■ INFORMATION ■
++++++++

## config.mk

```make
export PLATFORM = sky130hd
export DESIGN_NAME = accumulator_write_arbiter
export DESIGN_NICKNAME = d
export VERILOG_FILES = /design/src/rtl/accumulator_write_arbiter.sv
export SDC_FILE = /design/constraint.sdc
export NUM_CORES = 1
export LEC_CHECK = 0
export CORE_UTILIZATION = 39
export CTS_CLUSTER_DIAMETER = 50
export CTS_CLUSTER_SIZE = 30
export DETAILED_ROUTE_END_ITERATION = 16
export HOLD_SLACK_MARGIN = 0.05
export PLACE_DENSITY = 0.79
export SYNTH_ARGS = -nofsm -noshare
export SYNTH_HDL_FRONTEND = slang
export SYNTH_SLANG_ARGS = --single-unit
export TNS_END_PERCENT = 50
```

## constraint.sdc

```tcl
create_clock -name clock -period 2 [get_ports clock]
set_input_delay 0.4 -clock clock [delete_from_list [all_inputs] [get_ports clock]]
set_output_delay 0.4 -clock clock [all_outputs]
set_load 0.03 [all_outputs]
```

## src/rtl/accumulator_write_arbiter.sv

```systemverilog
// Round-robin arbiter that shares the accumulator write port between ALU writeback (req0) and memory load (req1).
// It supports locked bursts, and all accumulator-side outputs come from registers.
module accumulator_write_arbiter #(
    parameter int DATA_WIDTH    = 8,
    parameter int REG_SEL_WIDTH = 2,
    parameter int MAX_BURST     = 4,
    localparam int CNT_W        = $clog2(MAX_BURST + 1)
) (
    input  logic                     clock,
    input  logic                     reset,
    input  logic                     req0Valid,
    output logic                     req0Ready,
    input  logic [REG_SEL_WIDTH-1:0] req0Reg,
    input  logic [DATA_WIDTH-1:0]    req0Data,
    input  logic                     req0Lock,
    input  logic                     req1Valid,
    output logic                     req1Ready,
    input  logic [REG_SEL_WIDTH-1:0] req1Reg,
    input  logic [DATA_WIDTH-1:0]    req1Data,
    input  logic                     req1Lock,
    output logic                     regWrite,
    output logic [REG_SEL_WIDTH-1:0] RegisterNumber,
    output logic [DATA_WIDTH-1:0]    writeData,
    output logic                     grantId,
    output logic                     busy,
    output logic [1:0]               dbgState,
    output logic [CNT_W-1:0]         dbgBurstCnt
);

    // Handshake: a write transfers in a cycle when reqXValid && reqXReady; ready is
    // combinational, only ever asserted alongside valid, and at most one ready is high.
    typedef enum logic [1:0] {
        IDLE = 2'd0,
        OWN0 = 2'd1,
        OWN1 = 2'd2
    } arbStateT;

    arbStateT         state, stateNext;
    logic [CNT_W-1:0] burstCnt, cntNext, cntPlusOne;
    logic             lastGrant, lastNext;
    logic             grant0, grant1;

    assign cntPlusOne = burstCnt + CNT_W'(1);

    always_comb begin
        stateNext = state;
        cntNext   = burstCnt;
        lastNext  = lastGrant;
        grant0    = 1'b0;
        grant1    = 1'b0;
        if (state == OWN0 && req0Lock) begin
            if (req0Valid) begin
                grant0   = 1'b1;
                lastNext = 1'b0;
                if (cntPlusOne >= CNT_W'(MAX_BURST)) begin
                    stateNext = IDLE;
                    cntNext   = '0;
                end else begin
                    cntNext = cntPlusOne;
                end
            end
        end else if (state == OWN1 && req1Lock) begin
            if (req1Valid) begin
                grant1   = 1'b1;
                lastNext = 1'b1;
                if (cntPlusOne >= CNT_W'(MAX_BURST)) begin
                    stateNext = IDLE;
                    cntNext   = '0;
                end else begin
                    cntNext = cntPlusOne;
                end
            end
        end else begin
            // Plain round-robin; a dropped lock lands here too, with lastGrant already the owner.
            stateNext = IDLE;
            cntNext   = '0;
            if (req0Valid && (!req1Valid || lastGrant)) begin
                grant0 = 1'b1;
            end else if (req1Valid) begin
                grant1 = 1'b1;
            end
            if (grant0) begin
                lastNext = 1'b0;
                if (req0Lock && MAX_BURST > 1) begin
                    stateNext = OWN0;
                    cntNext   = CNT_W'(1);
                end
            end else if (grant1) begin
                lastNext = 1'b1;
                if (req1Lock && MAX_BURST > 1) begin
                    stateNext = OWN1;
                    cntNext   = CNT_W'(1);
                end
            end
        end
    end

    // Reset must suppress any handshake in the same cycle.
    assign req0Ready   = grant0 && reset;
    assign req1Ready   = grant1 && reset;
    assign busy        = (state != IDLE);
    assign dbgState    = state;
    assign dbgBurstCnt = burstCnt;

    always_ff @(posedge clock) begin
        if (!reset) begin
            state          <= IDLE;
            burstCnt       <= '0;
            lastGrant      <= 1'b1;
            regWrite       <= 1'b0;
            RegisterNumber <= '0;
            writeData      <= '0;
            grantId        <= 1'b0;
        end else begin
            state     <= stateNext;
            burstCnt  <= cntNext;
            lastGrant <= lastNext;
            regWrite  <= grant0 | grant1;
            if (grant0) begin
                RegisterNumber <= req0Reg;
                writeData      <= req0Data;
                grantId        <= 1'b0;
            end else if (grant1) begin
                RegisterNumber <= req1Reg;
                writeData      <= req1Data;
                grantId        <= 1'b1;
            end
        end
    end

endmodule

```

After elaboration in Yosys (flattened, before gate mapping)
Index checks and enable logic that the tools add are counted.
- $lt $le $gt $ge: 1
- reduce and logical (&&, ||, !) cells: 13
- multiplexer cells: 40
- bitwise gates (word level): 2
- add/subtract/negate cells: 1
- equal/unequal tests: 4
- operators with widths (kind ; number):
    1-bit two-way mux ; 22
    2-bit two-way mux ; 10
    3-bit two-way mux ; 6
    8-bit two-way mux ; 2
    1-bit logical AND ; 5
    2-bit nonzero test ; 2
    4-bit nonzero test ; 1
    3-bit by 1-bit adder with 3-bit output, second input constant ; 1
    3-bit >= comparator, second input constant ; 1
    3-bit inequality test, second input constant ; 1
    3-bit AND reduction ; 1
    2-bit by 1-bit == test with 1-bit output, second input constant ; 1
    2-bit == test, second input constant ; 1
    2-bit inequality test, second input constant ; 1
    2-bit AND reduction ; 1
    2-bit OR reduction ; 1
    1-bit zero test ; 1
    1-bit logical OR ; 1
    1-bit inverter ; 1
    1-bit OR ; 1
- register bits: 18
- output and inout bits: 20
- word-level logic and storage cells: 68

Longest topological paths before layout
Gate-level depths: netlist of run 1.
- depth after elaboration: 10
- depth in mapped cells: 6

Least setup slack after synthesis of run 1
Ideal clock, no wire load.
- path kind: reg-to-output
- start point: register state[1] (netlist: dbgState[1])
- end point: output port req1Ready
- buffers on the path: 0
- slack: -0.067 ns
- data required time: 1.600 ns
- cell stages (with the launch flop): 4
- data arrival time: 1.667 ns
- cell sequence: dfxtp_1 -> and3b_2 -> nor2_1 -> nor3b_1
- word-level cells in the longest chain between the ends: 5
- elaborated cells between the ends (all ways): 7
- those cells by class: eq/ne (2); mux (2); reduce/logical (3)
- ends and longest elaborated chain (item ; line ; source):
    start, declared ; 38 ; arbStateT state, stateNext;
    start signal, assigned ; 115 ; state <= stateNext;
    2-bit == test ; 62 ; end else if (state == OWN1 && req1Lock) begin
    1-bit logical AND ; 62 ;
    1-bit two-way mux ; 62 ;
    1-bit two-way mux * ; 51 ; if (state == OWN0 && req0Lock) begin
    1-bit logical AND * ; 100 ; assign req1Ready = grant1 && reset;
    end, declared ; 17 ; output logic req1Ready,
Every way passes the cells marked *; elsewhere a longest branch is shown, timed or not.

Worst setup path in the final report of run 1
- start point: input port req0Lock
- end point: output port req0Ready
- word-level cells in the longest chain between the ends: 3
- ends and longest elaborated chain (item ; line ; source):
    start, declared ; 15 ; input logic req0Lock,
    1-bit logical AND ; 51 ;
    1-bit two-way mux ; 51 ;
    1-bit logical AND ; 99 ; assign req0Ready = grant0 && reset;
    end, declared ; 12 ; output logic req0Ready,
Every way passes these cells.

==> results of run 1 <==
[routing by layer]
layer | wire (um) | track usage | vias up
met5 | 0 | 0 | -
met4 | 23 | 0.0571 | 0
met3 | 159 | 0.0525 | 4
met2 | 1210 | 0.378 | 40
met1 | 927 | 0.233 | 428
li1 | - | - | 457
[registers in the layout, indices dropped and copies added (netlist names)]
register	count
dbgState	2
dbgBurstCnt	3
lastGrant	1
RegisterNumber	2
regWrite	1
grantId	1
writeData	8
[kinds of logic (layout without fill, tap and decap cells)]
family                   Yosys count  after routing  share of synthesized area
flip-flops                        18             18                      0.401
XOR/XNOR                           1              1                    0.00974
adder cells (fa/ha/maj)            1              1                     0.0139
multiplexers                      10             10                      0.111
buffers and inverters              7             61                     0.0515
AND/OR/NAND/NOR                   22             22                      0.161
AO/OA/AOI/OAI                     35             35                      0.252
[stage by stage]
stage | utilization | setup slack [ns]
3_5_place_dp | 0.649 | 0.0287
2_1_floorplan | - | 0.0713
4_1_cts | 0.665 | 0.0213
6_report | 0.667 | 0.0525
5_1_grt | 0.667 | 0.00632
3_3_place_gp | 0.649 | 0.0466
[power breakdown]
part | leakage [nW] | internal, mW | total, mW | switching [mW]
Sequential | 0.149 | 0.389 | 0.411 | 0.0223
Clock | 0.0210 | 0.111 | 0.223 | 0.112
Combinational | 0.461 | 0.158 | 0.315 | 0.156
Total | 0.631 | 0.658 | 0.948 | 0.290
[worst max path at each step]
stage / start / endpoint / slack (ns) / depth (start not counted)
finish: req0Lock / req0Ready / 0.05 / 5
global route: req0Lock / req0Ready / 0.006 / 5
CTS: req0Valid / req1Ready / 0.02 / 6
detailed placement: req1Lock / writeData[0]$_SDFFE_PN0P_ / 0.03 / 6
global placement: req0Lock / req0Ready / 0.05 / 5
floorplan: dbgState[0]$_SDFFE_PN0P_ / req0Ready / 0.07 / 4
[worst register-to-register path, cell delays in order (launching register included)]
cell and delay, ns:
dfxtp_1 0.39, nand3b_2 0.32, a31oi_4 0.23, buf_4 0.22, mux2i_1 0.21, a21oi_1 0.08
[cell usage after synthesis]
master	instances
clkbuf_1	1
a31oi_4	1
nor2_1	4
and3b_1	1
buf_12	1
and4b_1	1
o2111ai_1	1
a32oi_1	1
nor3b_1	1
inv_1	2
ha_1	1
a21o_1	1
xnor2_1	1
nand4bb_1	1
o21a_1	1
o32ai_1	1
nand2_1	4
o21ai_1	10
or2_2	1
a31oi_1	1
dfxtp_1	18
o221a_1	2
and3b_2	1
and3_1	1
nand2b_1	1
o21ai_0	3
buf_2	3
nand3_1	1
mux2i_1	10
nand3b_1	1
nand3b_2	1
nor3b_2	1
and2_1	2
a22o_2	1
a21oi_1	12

++++++++

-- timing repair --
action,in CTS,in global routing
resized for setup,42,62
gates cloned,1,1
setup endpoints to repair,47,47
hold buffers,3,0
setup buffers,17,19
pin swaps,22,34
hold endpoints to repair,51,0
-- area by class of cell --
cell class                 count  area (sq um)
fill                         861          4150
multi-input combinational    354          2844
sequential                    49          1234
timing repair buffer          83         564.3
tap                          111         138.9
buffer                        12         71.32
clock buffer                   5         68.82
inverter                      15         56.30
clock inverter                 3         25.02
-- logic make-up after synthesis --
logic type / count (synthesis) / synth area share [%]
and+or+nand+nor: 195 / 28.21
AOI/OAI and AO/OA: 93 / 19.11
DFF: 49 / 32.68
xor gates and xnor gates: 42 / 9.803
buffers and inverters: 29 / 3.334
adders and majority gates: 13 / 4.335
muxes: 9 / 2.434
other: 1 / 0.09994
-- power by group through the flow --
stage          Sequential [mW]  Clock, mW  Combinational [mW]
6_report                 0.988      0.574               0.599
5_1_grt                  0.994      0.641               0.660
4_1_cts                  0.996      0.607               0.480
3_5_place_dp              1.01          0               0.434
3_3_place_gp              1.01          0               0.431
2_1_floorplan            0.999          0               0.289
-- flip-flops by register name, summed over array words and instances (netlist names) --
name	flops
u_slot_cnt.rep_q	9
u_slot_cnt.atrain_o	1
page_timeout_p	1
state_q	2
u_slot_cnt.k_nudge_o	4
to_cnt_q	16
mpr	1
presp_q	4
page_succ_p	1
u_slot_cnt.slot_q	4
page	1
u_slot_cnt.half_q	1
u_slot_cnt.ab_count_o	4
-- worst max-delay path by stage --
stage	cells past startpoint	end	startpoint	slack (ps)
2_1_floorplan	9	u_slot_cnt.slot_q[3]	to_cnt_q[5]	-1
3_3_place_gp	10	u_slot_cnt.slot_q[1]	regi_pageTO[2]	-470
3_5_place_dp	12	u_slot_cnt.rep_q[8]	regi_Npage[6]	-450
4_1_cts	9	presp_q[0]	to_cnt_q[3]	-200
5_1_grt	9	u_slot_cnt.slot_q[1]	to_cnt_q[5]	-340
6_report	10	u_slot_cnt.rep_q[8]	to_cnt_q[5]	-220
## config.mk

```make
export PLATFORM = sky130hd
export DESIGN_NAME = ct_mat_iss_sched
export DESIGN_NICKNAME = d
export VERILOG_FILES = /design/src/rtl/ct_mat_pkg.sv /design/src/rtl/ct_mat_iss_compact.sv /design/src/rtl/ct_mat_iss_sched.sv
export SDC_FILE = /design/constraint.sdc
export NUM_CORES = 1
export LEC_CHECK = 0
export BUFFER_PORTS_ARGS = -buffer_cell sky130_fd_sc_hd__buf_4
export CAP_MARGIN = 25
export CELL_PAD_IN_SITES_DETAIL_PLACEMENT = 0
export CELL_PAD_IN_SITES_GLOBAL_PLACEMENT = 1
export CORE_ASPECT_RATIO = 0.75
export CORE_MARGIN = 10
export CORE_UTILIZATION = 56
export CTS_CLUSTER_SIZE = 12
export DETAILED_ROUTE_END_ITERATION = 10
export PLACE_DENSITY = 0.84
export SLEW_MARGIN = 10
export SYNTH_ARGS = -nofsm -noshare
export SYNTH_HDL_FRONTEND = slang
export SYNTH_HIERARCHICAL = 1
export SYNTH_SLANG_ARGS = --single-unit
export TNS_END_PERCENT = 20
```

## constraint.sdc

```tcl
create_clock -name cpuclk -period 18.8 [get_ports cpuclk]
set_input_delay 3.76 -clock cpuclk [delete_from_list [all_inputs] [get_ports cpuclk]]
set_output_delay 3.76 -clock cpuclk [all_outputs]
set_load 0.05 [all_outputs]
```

++++++++

■ EXERCISE DESCRIPTION ■
Could you filter the entries above for lines holding the string "endpoints" and copy them?

■ RESPONSE ■
setup endpoints to repair,47,47
hold endpoints to repair,51,0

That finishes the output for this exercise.